I have no idea how bad it will be when it does start. It could be binge eating and crying, or it could be intrusive thoughts, audio hallucinations and the worst fear I have ever felt. Trying to balance that and do assignments has already made me leave one degree. It literally made my skin crawl to the point I couldn’t use one of my hands.

So when I returned to BCU I was terrified of it happening again. Then it did, it got so bad that I found myself sat with the head of the social work department, crying. I was so exhausted from not sleeping and studying for an exam that I just couldn’t take it anymore.

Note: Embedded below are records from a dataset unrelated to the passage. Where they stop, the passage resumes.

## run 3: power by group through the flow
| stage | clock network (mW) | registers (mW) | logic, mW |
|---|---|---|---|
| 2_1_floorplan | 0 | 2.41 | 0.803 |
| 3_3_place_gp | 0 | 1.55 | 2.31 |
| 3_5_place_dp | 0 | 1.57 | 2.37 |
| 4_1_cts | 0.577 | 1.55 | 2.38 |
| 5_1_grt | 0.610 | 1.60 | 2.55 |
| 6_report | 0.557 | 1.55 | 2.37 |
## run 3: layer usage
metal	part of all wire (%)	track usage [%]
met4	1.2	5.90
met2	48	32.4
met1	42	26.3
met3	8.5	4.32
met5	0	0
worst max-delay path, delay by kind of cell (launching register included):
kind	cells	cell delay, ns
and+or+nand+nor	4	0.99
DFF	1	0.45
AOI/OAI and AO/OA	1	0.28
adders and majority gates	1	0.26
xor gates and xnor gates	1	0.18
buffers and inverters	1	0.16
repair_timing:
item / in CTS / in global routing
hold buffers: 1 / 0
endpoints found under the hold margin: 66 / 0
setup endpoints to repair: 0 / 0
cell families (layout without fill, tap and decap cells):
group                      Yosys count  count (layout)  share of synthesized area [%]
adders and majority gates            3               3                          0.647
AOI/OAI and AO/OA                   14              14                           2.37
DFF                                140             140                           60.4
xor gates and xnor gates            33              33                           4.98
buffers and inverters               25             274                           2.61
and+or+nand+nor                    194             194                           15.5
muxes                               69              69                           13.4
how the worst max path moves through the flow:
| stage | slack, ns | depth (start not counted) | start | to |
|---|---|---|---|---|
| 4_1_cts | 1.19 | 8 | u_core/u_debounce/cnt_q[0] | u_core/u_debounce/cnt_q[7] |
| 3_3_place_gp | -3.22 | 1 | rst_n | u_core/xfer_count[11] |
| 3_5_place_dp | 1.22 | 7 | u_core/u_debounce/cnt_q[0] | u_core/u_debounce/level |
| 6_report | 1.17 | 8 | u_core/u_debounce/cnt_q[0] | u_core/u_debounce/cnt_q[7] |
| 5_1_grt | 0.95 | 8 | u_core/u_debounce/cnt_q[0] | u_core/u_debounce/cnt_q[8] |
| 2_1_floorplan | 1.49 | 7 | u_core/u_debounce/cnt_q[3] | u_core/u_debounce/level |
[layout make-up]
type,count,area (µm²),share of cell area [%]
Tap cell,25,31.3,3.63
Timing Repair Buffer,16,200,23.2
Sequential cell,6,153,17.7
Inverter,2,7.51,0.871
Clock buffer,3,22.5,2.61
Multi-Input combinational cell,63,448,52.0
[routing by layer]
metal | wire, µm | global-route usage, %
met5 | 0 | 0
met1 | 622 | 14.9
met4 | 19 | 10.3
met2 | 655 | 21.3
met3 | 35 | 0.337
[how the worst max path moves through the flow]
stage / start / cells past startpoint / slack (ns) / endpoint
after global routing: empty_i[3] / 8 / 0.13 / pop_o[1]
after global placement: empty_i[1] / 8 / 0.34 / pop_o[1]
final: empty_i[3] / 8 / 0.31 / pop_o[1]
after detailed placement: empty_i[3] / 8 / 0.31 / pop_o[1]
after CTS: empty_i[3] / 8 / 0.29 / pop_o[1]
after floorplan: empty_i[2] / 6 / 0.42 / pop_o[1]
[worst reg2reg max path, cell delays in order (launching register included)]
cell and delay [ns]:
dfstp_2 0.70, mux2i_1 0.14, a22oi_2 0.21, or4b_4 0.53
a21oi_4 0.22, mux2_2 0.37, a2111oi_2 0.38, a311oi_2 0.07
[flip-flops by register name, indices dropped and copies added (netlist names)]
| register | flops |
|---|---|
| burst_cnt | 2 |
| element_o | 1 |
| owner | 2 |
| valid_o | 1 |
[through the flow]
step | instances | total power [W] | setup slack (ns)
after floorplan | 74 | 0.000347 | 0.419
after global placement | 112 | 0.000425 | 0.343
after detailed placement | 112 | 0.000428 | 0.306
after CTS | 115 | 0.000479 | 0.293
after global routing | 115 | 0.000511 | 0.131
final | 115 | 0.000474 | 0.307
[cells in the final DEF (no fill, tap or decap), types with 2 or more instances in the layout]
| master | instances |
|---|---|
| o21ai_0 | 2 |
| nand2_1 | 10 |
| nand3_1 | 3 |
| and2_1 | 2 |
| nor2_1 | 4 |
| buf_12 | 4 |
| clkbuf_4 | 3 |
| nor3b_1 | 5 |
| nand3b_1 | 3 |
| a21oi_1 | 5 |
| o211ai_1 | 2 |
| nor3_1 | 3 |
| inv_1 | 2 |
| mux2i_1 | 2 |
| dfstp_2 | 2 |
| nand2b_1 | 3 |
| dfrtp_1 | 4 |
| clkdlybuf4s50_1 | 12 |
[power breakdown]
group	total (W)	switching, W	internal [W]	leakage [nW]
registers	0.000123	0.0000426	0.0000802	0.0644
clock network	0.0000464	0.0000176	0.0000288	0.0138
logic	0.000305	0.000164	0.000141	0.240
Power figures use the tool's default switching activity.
**config.mk**
```make
export PLATFORM = sky130hd
export DESIGN_NAME = ps2_rx
export DESIGN_NICKNAME = d
export VERILOG_FILES = /design/src/rtl/ps2_rx.sv
export SDC_FILE = /design/constraint.sdc
export NUM_CORES = 1
export LEC_CHECK = 0
export ABC_AREA = 0
export BUFFER_PORTS_ARGS = -buffer_cell sky130_fd_sc_hd__buf_2
export CAP_MARGIN = 20
export CORE_ASPECT_RATIO = 1.5
export CORE_MARGIN = 2
export CORE_UTILIZATION = 45
export DETAILED_ROUTE_END_ITERATION = 10
export SLEW_MARGIN = 20
export SYNTH_ARGS = -nofsm -noshare
export SYNTH_HDL_FRONTEND = slang
export SYNTH_SLANG_ARGS = --single-unit
export TNS_END_PERCENT = 1
```
**constraint.sdc**
```tcl
create_clock -name clk -period 2.9 [get_ports clk]
set_input_delay 0.725 -clock clk [delete_from_list [all_inputs] [get_ports clk]]
set_output_delay 0.725 -clock clk [all_outputs]
set_load 0.02 [all_outputs]
```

That is when I started to get support from BCU. To be honest I didn’t want it but, the staff supported me in a way that didn’t feel invasive. I wasn’t judged, I was helped. I was able to get reasonable adjustments and access the well-being team. That’s when I learnt about my anxiety, and what anxiety actually is. It was then that I took a step back, I asked to no longer be a Student Academic Lead and I removed myself from everyone. I needed to in order to get my work done. I just had to be alone.


It can be difficult for those around you to understand why you need to withdraw, or in some cases why you need to talk more than ever before. It is hard trying to figure out how to self care when you feel guilty for thinking about yourself.

Mental health is something that gets talked about, there is information around uni but it’s still not really discussed. It’s okay to take medication while you’re at uni. It’s okay to feel like you can not face today and it’s okay to tell someone that this is how you feel. If you need to sit in a corner alone, or you need to stand outside and scream, it’s okay. It’s all self care, and that’s what we need most. Being caring isn’t always sympathy or empathy, sometimes it’s just letting a person cope in their own way.

Anxiety isn’t my only mental health condition, but it is the one that I struggle with the most. I have days when my head feels like cotton wool and I am pretty sure I’m an alien. I feel like everyone hates me and I just can’t do it. I just can’t do this degree. That day passes, sometimes the next day is better, sometimes I need to see a doctor or the well-being services. Some days I just want to sit in an empty room, to get myself ready for the next lecture, and that’s something people don’t talk about.

The best things I have discovered at uni are the things no one told me about. I knew of the counsellors but I never knew you can access Cognitive Behavioural Therapy through BCU. I didn’t know that all the rooms are open and if the room is not being used, you can just sit in there. I didn’t know that I would stay after that day before my exam, but here I am.

I’m not fixed, I’m not better, I’m just coping and that’s enough for me. I know how to access support and I have learnt that my self care is unorthodox but there are reasons behind why I have to be alone. There are reasons for a lot of the behaviours and feelings that I wouldn’t have explored without the support of BCU.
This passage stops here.